[Opening DATA FOR THIS TASK section]
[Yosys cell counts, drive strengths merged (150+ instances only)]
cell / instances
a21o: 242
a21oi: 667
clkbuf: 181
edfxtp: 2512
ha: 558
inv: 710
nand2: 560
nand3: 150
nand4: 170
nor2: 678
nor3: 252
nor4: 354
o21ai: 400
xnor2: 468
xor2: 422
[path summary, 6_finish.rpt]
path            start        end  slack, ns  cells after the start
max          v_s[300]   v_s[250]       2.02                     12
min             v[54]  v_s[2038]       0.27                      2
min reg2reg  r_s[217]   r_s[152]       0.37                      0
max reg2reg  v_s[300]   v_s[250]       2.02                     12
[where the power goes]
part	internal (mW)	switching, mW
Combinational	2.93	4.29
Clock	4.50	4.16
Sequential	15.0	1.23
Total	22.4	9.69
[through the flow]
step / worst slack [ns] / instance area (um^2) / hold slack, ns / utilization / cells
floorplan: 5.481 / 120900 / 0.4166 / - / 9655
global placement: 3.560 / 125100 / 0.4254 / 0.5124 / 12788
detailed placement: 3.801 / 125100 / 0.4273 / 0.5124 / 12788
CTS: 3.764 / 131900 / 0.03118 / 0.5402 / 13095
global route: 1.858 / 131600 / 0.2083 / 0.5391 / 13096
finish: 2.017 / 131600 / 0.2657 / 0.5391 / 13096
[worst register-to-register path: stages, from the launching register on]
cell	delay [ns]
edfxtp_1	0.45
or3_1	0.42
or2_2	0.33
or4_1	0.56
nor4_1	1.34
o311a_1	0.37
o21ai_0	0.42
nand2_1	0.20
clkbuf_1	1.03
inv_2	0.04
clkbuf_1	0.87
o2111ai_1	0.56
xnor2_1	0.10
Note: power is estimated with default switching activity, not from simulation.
<file path="src/gcw_pkg.sv">
`timescale 1ns / 1ps
// ----------------------------------------------------------------------------
// gcw_pkg: shared types and constants of the grapheme cluster segmenter
// Character classes, Hangul kinds, width codes, the input word and the
// cluster state that travels between the step logic and the top level.
// ----------------------------------------------------------------------------
package gcw_pkg;

   localparam int MAX_CLUSTER_DEF = 16;

   localparam int CP_W    = 21;
   localparam int CLASS_W = 3;
   localparam int HK_W    = 3;
   localparam int WC_W    = 3;

   // character classes
   localparam logic [CLASS_W-1:0] CLS_OTHER     = 3'd0;
   localparam logic [CLASS_W-1:0] CLS_COMBINING = 3'd1;
   localparam logic [CLASS_W-1:0] CLS_PICTO     = 3'd2;
   localparam logic [CLASS_W-1:0] CLS_EMOJI_MOD = 3'd3;
   localparam logic [CLASS_W-1:0] CLS_TEXT_MOD  = 3'd4;
   localparam logic [CLASS_W-1:0] CLS_REGIONAL  = 3'd5;
   localparam logic [CLASS_W-1:0] CLS_HANGUL    = 3'd6;

   // Hangul kinds
   localparam logic [HK_W-1:0] HK_NONE = 3'd0;
   localparam logic [HK_W-1:0] HK_L    = 3'd1;
   localparam logic [HK_W-1:0] HK_V    = 3'd2;
   localparam logic [HK_W-1:0] HK_T    = 3'd3;
   localparam logic [HK_W-1:0] HK_LV   = 3'd4;
   localparam logic [HK_W-1:0] HK_LVT  = 3'd5;

   // cluster flag bits
   localparam logic [1:0] FLAG_NONE  = 2'b00;
   localparam logic [1:0] FLAG_EMOJI = 2'b01;
   localparam logic [1:0] FLAG_WIDE  = 2'b10;
   localparam logic [1:0] FLAG_ALL   = 2'b11;

   // width codes
   localparam logic signed [WC_W-1:0] WC_JOIN   = 3'sd0;
   localparam logic signed [WC_W-1:0] WC_NARROW = 3'sd1;
   localparam logic signed [WC_W-1:0] WC_WIDE   = 3'sd2;
   localparam logic signed [WC_W-1:0] WC_WIDEN  = -3'sd2;

   typedef struct packed {
      logic [CP_W-1:0]    codepoint;
      logic [CLASS_W-1:0] base_class;
      logic               is_zwj;
      logic               is_skin_tone;
      logic [HK_W-1:0]    hangul_kind;
      logic               emoji_char;
      logic               double_width;
      logic               restart;
   } item_type;

   typedef struct packed {
      logic               picto_sequence;
      logic               last_zwj;
      logic [CLASS_W-1:0] last_base_class;
      logic [1:0]         cluster_flags;
      logic [HK_W-1:0]    tail_hangul_kind;
   } state_type;

   localparam state_type STATE_RESET = '{
      picto_sequence:   1'b0,
      last_zwj:         1'b0,
      last_base_class:  CLS_OTHER,
      cluster_flags:    FLAG_NONE,
      tail_hangul_kind: HK_NONE
   };

   function automatic logic hangul_joins(input logic [HK_W-1:0] prev,
                                         input logic [HK_W-1:0] cur);
      logic res;
      res = 1'b0;
      case (prev)
         HK_L:         res = (cur == HK_L) || (cur == HK_V) || (cur == HK_LV) ||
                             (cur == HK_LVT);
         HK_V, HK_LV:  res = (cur == HK_V) || (cur == HK_T);
         HK_T, HK_LVT: res = (cur == HK_T);
         default:      res = 1'b0;
      endcase
      return res;
   endfunction

endpackage

</file>
<file path="src/gcw_step.sv">
`timescale 1ns / 1ps
// ----------------------------------------------------------------------------
// gcw_step: join decision for one codepoint
// Combinational: from the registered word and the cluster state, decide
// join or new cluster, and form the next state and the result word.
// ----------------------------------------------------------------------------
module gcw_step #(
   parameter int MAX_CLUSTER = gcw_pkg::MAX_CLUSTER_DEF,
   parameter int CNT_W       = $clog2(MAX_CLUSTER + 1)
) (
   input  gcw_pkg::item_type                  item,
   input  gcw_pkg::state_type                 st,
   input  logic [CNT_W-1:0]                   cnt,
   output gcw_pkg::state_type                 st_next,
   output logic [CNT_W-1:0]                   cnt_next,
   output logic signed [gcw_pkg::WC_W-1:0]    width_code,
   output logic [CNT_W-1:0]                   slot
);

   localparam logic [CNT_W-1:0] CNT_MAX = CNT_W'(MAX_CLUSTER);
   localparam logic [CNT_W-1:0] CNT_ONE = CNT_W'(1);

   logic       join_w;
   logic [1:0] pflags;

   assign pflags = {item.double_width, item.emoji_char};

   always_comb begin
      join_w     = 1'b0;
      width_code = gcw_pkg::WC_JOIN;
      st_next    = st;
      cnt_next   = cnt;
      slot       = '0;

      if (cnt != '0 && !item.restart) begin
         case (item.base_class)
            gcw_pkg::CLS_EMOJI_MOD: begin
               // skin tones attach only to a pictograph
               if (!item.is_skin_tone || st.last_base_class == gcw_pkg::CLS_PICTO) begin
                  if (st.cluster_flags == gcw_pkg::FLAG_NONE) begin
                     width_code = gcw_pkg::WC_WIDEN;
                  end
                  st_next.cluster_flags = gcw_pkg::FLAG_ALL;
                  join_w = 1'b1;
               end
            end
            gcw_pkg::CLS_TEXT_MOD: begin
               st_next.picto_sequence = 1'b0;
               st_next.cluster_flags  = st.cluster_flags & ~gcw_pkg::FLAG_EMOJI;
               join_w = 1'b1;
            end
            gcw_pkg::CLS_PICTO: begin
               join_w = st.picto_sequence && st.last_zwj;
            end
            gcw_pkg::CLS_REGIONAL: begin
               join_w = (st.last_base_class == gcw_pkg::CLS_REGIONAL) && (cnt == CNT_ONE);
            end
            gcw_pkg::CLS_HANGUL: begin
               join_w = gcw_pkg::hangul_joins(st.tail_hangul_kind, item.hangul_kind);
            end
            gcw_pkg::CLS_COMBINING: begin
               join_w = 1'b1;
            end
            default: begin
               join_w = 1'b0;
            end
         endcase
      end

      if (join_w) begin
         slot = cnt;
         // saturated cluster: hold count and Hangul tail
         if (cnt < CNT_MAX) begin
            st_next.tail_hangul_kind = item.hangul_kind;
            cnt_next = cnt + CNT_ONE;
         end
      end else begin
         st_next.picto_sequence   = (item.base_class == gcw_pkg::CLS_PICTO);
         st_next.cluster_flags    = pflags;
         st_next.tail_hangul_kind = item.hangul_kind;
         cnt_next   = CNT_ONE;
         width_code = (pflags != gcw_pkg::FLAG_NONE) ? gcw_pkg::WC_WIDE : gcw_pkg::WC_NARROW;
      end

      st_next.last_zwj        = item.is_zwj;
      st_next.last_base_class = item.base_class;
   end

endmodule

</file>
<file path="src/grapheme_cluster_width_segmenter.sv">
`timescale 1ns / 1ps
// ----------------------------------------------------------------------------
// grapheme_cluster_width_segmenter: grapheme clustering with cell widths
// Input register, single-pass join logic, result register.
// ----------------------------------------------------------------------------
// Usage:
//   req_* carries one codepoint word with its class and lookup flags.
//   A word is taken on a rising edge with req_valid high and req_stall low.
//   rsp_* carries one result word per input word, in order: width code,
//   cluster flags, store slot, the codepoint and the cluster length.
//   An accepted word passes the input register, then the result register,
//   which it enters once that register is free. Throughput is one word per
//   cycle while rsp_stall is low; the cluster state is updated in the same
//   cycle a word enters the result register, so words chain without bubbles.
//   When the receiver holds rsp_stall, the result word holds, the input
//   register fills, and req_stall rises once the input register holds a word.
//   Reset (synchronous, active high) empties both registers and clears the
//   cluster state to an empty cluster; the first word then starts a cluster.
//   store_slot and cluster_length are $clog2(MAX_CLUSTER+1) bits wide and
//   the cluster length saturates at MAX_CLUSTER.
// ----------------------------------------------------------------------------
module grapheme_cluster_width_segmenter #(
   parameter int MAX_CLUSTER = gcw_pkg::MAX_CLUSTER_DEF,
   parameter int CNT_W       = $clog2(MAX_CLUSTER + 1)
) (
   input  logic                              clock,
   input  logic                              reset,
   input  logic                              req_valid,
   output logic                              req_stall,
   input  logic [gcw_pkg::CP_W-1:0]          req_codepoint,
   input  logic [gcw_pkg::CLASS_W-1:0]       req_base_class,
   input  logic                              req_is_zwj,
   input  logic                              req_is_skin_tone,
   input  logic [gcw_pkg::HK_W-1:0]          req_hangul_kind,
   input  logic                              req_emoji_char,
   input  logic                              req_double_width,
   input  logic                              req_restart,
   output logic                              rsp_valid,
   input  logic                              rsp_stall,
   output logic signed [gcw_pkg::WC_W-1:0]   rsp_width_code,
   output logic                              rsp_cluster_emoji,
   output logic                              rsp_cluster_wide,
   output logic [CNT_W-1:0]                  rsp_store_slot,
   output logic [gcw_pkg::CP_W-1:0]          rsp_stored_codepoint,
   output logic [CNT_W-1:0]                  rsp_cluster_length
);

   logic               in_v_ff;
   gcw_pkg::item_type  in_item_ff;
   gcw_pkg::state_type st_ff;
   gcw_pkg::state_type st_in;
   logic [CNT_W-1:0]   cnt_ff;
   logic [CNT_W-1:0]   cnt_in;

   logic                           out_v_ff;
   logic signed [gcw_pkg::WC_W-1:0] wc_in;
   logic [CNT_W-1:0]               slot_in;
   logic signed [gcw_pkg::WC_W-1:0] wc_ff;
   logic [1:0]                     flags_ff;
   logic [CNT_W-1:0]               slot_ff;
   logic [gcw_pkg::CP_W-1:0]       cp_ff;
   logic [CNT_W-1:0]               len_ff;

   logic out_free;
   logic advance;
   logic req_take;

   assign out_free  = !out_v_ff || !rsp_stall;
   assign advance   = in_v_ff && out_free;
   assign req_stall = in_v_ff && !out_free;
   assign req_take  = req_valid && !req_stall;

   gcw_step #(
      .MAX_CLUSTER (MAX_CLUSTER),
      .CNT_W       (CNT_W)
   ) u_step (
      .item       (in_item_ff),
      .st         (st_ff),
      .cnt        (cnt_ff),
      .st_next    (st_in),
      .cnt_next   (cnt_in),
      .width_code (wc_in),
      .slot       (slot_in)
   );

   always_ff @(posedge clock) begin
      if (reset) begin
         in_v_ff  <= 1'b0;
         out_v_ff <= 1'b0;
         st_ff    <= gcw_pkg::STATE_RESET;
         cnt_ff   <= '0;
      end else begin
         if (req_take) begin
            in_v_ff <= 1'b1;
         end else if (advance) begin
            in_v_ff <= 1'b0;
         end
         if (advance) begin
            out_v_ff <= 1'b1;
            st_ff    <= st_in;
            cnt_ff   <= cnt_in;
         end else if (!rsp_stall) begin
            out_v_ff <= 1'b0;
         end
      end
   end

   // payload registers
   always_ff @(posedge clock) begin
      if (req_take) begin
         in_item_ff <= '{
            codepoint:    req_codepoint,
            base_class:   req_base_class,
            is_zwj:       req_is_zwj,
            is_skin_tone: req_is_skin_tone,
            hangul_kind:  req_hangul_kind,
            emoji_char:   req_emoji_char,
            double_width: req_double_width,
            restart:      req_restart
         };
      end
      if (advance) begin
         wc_ff    <= wc_in;
         flags_ff <= st_in.cluster_flags;
         slot_ff  <= slot_in;
         cp_ff    <= in_item_ff.codepoint;
         len_ff   <= cnt_in;
      end
   end

   assign rsp_valid            = out_v_ff;
   assign rsp_width_code       = wc_ff;
   assign rsp_cluster_emoji    = flags_ff[0];
   assign rsp_cluster_wide     = flags_ff[1];
   assign rsp_store_slot       = slot_ff;
   assign rsp_stored_codepoint = cp_ff;
   assign rsp_cluster_length   = len_ff;

`ifndef SYNTH
   a_cnt_range: assert property (@(posedge clock) disable iff (reset)
      cnt_ff <= CNT_W'(MAX_CLUSTER))
      else $error("cluster count above maximum");

   a_len_nonzero: assert property (@(posedge clock) disable iff (reset)
      rsp_valid |-> (rsp_cluster_length != '0))
      else $error("result with empty cluster");

   a_new_cluster: assert property (@(posedge clock) disable iff (reset)
      rsp_valid && (rsp_width_code == gcw_pkg::WC_NARROW ||
                    rsp_width_code == gcw_pkg::WC_WIDE)
      |-> (rsp_store_slot == '0) && (rsp_cluster_length == CNT_W'(1)))
      else $error("new cluster not at slot zero with length one");

   a_widen_flags: assert property (@(posedge clock) disable iff (reset)
      rsp_valid && (rsp_width_code == gcw_pkg::WC_WIDEN)
      |-> rsp_cluster_emoji && rsp_cluster_wide)
      else $error("widen code without emoji and wide flags");

   a_join_slot: assert property (@(posedge clock) disable iff (reset)
      rsp_valid && (rsp_width_code == gcw_pkg::WC_JOIN ||
                    rsp_width_code == gcw_pkg::WC_WIDEN)
      |-> (rsp_store_slot != '0))
      else $error("joined codepoint stored at slot zero");
`endif

endmodule

</file>
<file path="config.mk">
export PLATFORM = sky130hd
export DESIGN_NAME = grapheme_cluster_width_segmenter
export DESIGN_NICKNAME = d
export VERILOG_FILES = /design/src/gcw_pkg.sv /design/src/gcw_step.sv /design/src/grapheme_cluster_width_segmenter.sv
export SDC_FILE = /design/constraint.sdc
export NUM_CORES = 1
export LEC_CHECK = 0
export ABC_AREA = 0
export ABC_CLOCK_PERIOD_IN_PS = 4700
export BUFFER_PORTS_ARGS = -buffer_cell sky130_fd_sc_hd__buf_2
export CAP_MARGIN = 20
export CORE_AREA = 2 2 85 87
export DETAILED_ROUTE_END_ITERATION = 8
export DIE_AREA = 0 0 87 89
export GPL_ROUTABILITY_DRIVEN = 1
export GPL_TIMING_DRIVEN = 0
export PLACE_DENSITY_LB_ADDON = 0.25
export SLEW_MARGIN = 20
export SYNTH_ARGS = -nofsm -noshare
export SYNTH_HDL_FRONTEND = slang
export SYNTH_SLANG_ARGS = --single-unit
</file>
<file path="constraint.sdc">
create_clock -name clock -period 4.7 [get_ports clock]
set_clock_uncertainty 0.1 [all_clocks]
set_input_delay 0 -clock clock [delete_from_list [all_inputs] [get_ports clock]]
set_output_delay 0 -clock clock [all_outputs]
set_load 0.02 [all_outputs]
</file>
Word-level counts from Yosys, hierarchy flattened:

Cells that the tools add are included.

* flip-flop bits (word level): 85
* bits of input ports: 36
* output and inout port bits: 38
* logic and storage cells: 98

* add/subtract/negate cells: 1
* magnitude comparators: 1
* eq/ne operators: 23
* mux-type cells: 25
* reductions and logical operators: 27

Operator list (number)
* equality test 3 bit, second input constant: 8
* equality test 3 x 2 -> 1 bit, second input constant: 7
* 2-to-1 mux 3 bit: 7
* 2-to-1 mux 5 bit: 2
* equality test 3 x 1 -> 1 bit, second input constant: 3
* 2-to-1 mux 1 bit: 9
* 2-to-1 mux 2 bit: 4
* logical AND 1 bit: 6
* zero test 1 bit: 6
* logical OR 1 bit: 6
* != test 2 bit, second input constant: 3
* OR reduction 2 bit: 3
* adder 5 x 1 -> 5 bit, second input constant: 1
* equality test 5 x 1 -> 1 bit, second input constant: 1
* less-than comparator 5 bit, second input constant: 1
* case mux 1 bit (5 select lines): 1
* nonzero test 5 bit: 1
* case mux 2 bit (2 select lines): 1
* nonzero test 2 bit: 2
* case mux 1 bit (3 select lines): 1
* AND reduction 3 bit: 1
* zero test 2 bit: 1
* != test 2 x 1 -> 1 bit, second input constant: 1
* AND reduction 2 bit: 1

Longest topological paths before layout:

* word-level depth: 9
* gate-level depth with buffers: 10
* mapped depth without buffers: 8

Hierarchy:

Synthesis repeated with hierarchy kept, for this count alone.

* cell total of the unflattened synthesis: 225
* area, all modules: 3434.5 um^2

By module, submodules not included
* grapheme_cluster_width_segmenter: times used 1, cells each 143, area each 2803.9 um^2, sequential area each 2382.3 um^2
* gcw_step: times used 1, cells each 82, area each 630.6 um^2, sequential area each 0.0 um^2

Worst setup path after synthesis:

OpenSTA, ideal clock, no wires.

* path kind: register to register
* from: register out_v_ff (netlist: rsp_valid)
* to: register in_item_ff[0] (netlist bit), enable pin
* library setup time: 424 ps
* arrival: 2134 ps
* data required time: 4176 ps
* slack: 2041 ps
* stages on the path, launching flop included: 3
* buffers on the path: 0
* clock period less this slack: 2659 ps
* cells stage by stage: dfxtp_1 and3_1 nor2b_1

* longest elaborated chain between the ends: 6

RTL lines
* start: declaration: RTL line grapheme_cluster_width_segmenter.sv:55 `logic out_v_ff;`
* start signal: assignment: RTL line grapheme_cluster_width_segmenter.sv:89 `out_v_ff <= 1'b0;`
* start signal: assignment: RTL line grapheme_cluster_width_segmenter.sv:99 `out_v_ff <= 1'b1;`
* start signal: assignment: RTL line grapheme_cluster_width_segmenter.sv:103 `out_v_ff <= 1'b0;`
* zero test 1 bit: RTL line grapheme_cluster_width_segmenter.sv:68 `assign out_free = !out_v_ff || !rsp_stall;`
* logical OR 1 bit: RTL line grapheme_cluster_width_segmenter.sv:68
* zero test 1 bit: RTL line grapheme_cluster_width_segmenter.sv:70 `assign req_stall = in_v_ff && !out_free;`
* logical AND 1 bit: RTL line grapheme_cluster_width_segmenter.sv:70
* via req_stall: RTL line grapheme_cluster_width_segmenter.sv:29 `output logic req_stall,`
* zero test 1 bit: RTL line grapheme_cluster_width_segmenter.sv:71 `assign req_take = req_valid && !req_stall;`
* logical AND 1 bit: RTL line grapheme_cluster_width_segmenter.sv:71
* via req_take: RTL line grapheme_cluster_width_segmenter.sv:66 `logic req_take;`
* end signal: assignment: RTL line grapheme_cluster_width_segmenter.sv:111 `in_item_ff <= '{`
* end: declaration: RTL line grapheme_cluster_width_segmenter.sv:49 `gcw_pkg::item_type in_item_ff;`

The timed path passes the listed nets, and every way through them passes these cells.
A chain may end at the register's enable or synchronous reset.

==> flow_metrics.py <==
metrics = {
    "clocking": {
        "cts_buffer_depth": 2,
        "cts_setup_buffers": 0,
        "clockRootBuffer": "clkbuf_8",
        "htreeDepth": 3,
        "cts_made_buffers": 9,
        "clock_latency_ns": 0.36,
        "cts_tree": "done",
        "clkTransAtPathRegs_ns": 0.09,
        "cts_sinks": 85,
    },
    "route": {
        "highest_layer": "met4",
        "wire_per_inst_um": 13.7,
        "met1_length_um": 2450,
        "met2_length_um": 2890,
        "viasPerCell": 4.93,
        "drt-pass1-iter-count": 4,
        "drc": 0,
        "vias": 2075,
        "drt_iter0_markers": 71,
        "met3_length_um": 281,
        "ant_nets": 0,
        "wl_um": 5750,
    },
    "critical_path": {
        "critical_path_arrival_ns": 2.22,
        "cp-start-kind": "register",
        "critPathKind": "register to register",
        "crit_required_ns": 4.70,
        "slowest_stage": "dfxtp_1",
        "slowest_delay_ns": 0.47,
        "cp_cell_sequence": "inv_1 -> ha_1 -> a21oi_1 -> o211a_1 -> o31a_1 -> buf_6 -> buf_2 -> a31oi_1",
        "critical_path.max_fanout": 10,
        "end_kind": "register",
    },
    "synthesis": {
        "syn_inst": 216,
        "ys_types": 48,
        "synth_warnings": 0,
        "syn_area_mm2": 0.00319,
        "synthTopCellsByArea": "edfxtp_1 (64%), dfxtp_1 (11%), nand2_1 (1.8%)",
        "ys_seq_elements": 85,
        "yosysTopAreaCell": "edfxtp_1",
        "syn_area_per_cell_um2": 14.8,
        "synth_fp_nets": 255,
        "yosysSeqAreaShare_pct": 74.7,
        "synth_top_cell_area_share_pct": 64.1,
    },
    "worst_hold_path": {
        "hp-class": "input pin to register",
    },
    "cells_and_area": {
        "nets": 375,
        "final_cell_mix": "buf_2 (76), edfxtp_1 (68), dlygate4sd3_1 (35)",
        "antennaDiodeCount": 0,
        "area_delta_synth_final_pct": 32.4,
        "fin_util_pct": 62.8,
        "layout_commonest_cell": "buf_2",
        "drive_gt1_share_pct": 29.6,
    },
    "sta": {
        "final-hold-violation-count": 0,
        "fin_crit_sh_pct": 47.3,
        "rsz0062_at_grt": "false",
        "timing.hold.ws_ns": 0.244,
        "finalMaxSlewViolations": 0,
        "slew_headroom_pct": 53.9,
        "tns_ns": 0,
        "setup_viol_count_final": 0,
        "tightest_slew_ns": 0.691,
        "fmax_mhz": 450,
        "period_minus_slack_ns": 2.22,
    },
    "grt": {
        "overflow": 0,
        "antenna_found_initial": 0,
        "grt_pass1_vias": 1931,
        "grt_start_max_net_pins": 45,
        "grt_pass1_wl_um": 8980,
        "grt.total_usage_pct": 15.8,
    },
    "power": {
        "leakage_nw": 1.62,
        "ir_drop_mv": 0.177,
        "powerDensity_mw_per_mm2": 345,
    },
    "placement": {
        "hpwl_um": 3620,
        "finalWeightedCongestion": 0.783,
        "io_buffers": 73,
    },
    "die": {
        "coreArea_mm2": 0.00672,
        "start_util_pct": 47.4,
        "die_x_um": 87,
        "pin_count": 74,
        "rows": 30,
        "die_area_mm2": 0.00774,
        "dieHeight_um": 89,
    },
    "status": {
        "status": "completed",
    },
    "run": {
        "max-cap-violations": 0,
    },
}
==> worst paths after layout <==
| kind | start | to | slack (ns) | cells past startpoint |
|---|---|---|---|---|
| max reg2reg | cnt_ff[0] | flags_ff[0] | 2.48 | 8 |
| max | cnt_ff[0] | flags_ff[0] | 2.48 | 8 |
| min reg2reg | in_item_ff[29] | rsp_stored_codepoint[18] | 0.32 | 0 |
| min | req_codepoint[9] | in_item_ff[20] | 0.24 | 2 |
==> registers in the layout (all words and copies together) (netlist names) <==
name                  count
st_ff                    10
flags_ff                  2
rsp_stored_codepoint     21
in_item_ff               32
rsp_valid                 1
cnt_ff                    5
rsp_store_slot            5
rsp_width_code            3
in_v_ff                   1
rsp_cluster_length        5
[Closing DATA FOR THIS TASK section]
- _WHAT YOU NEED TO DO_: Report the number of lines in the records that hold "each" and write no other words.

- _YOUR RESPONSE_: 2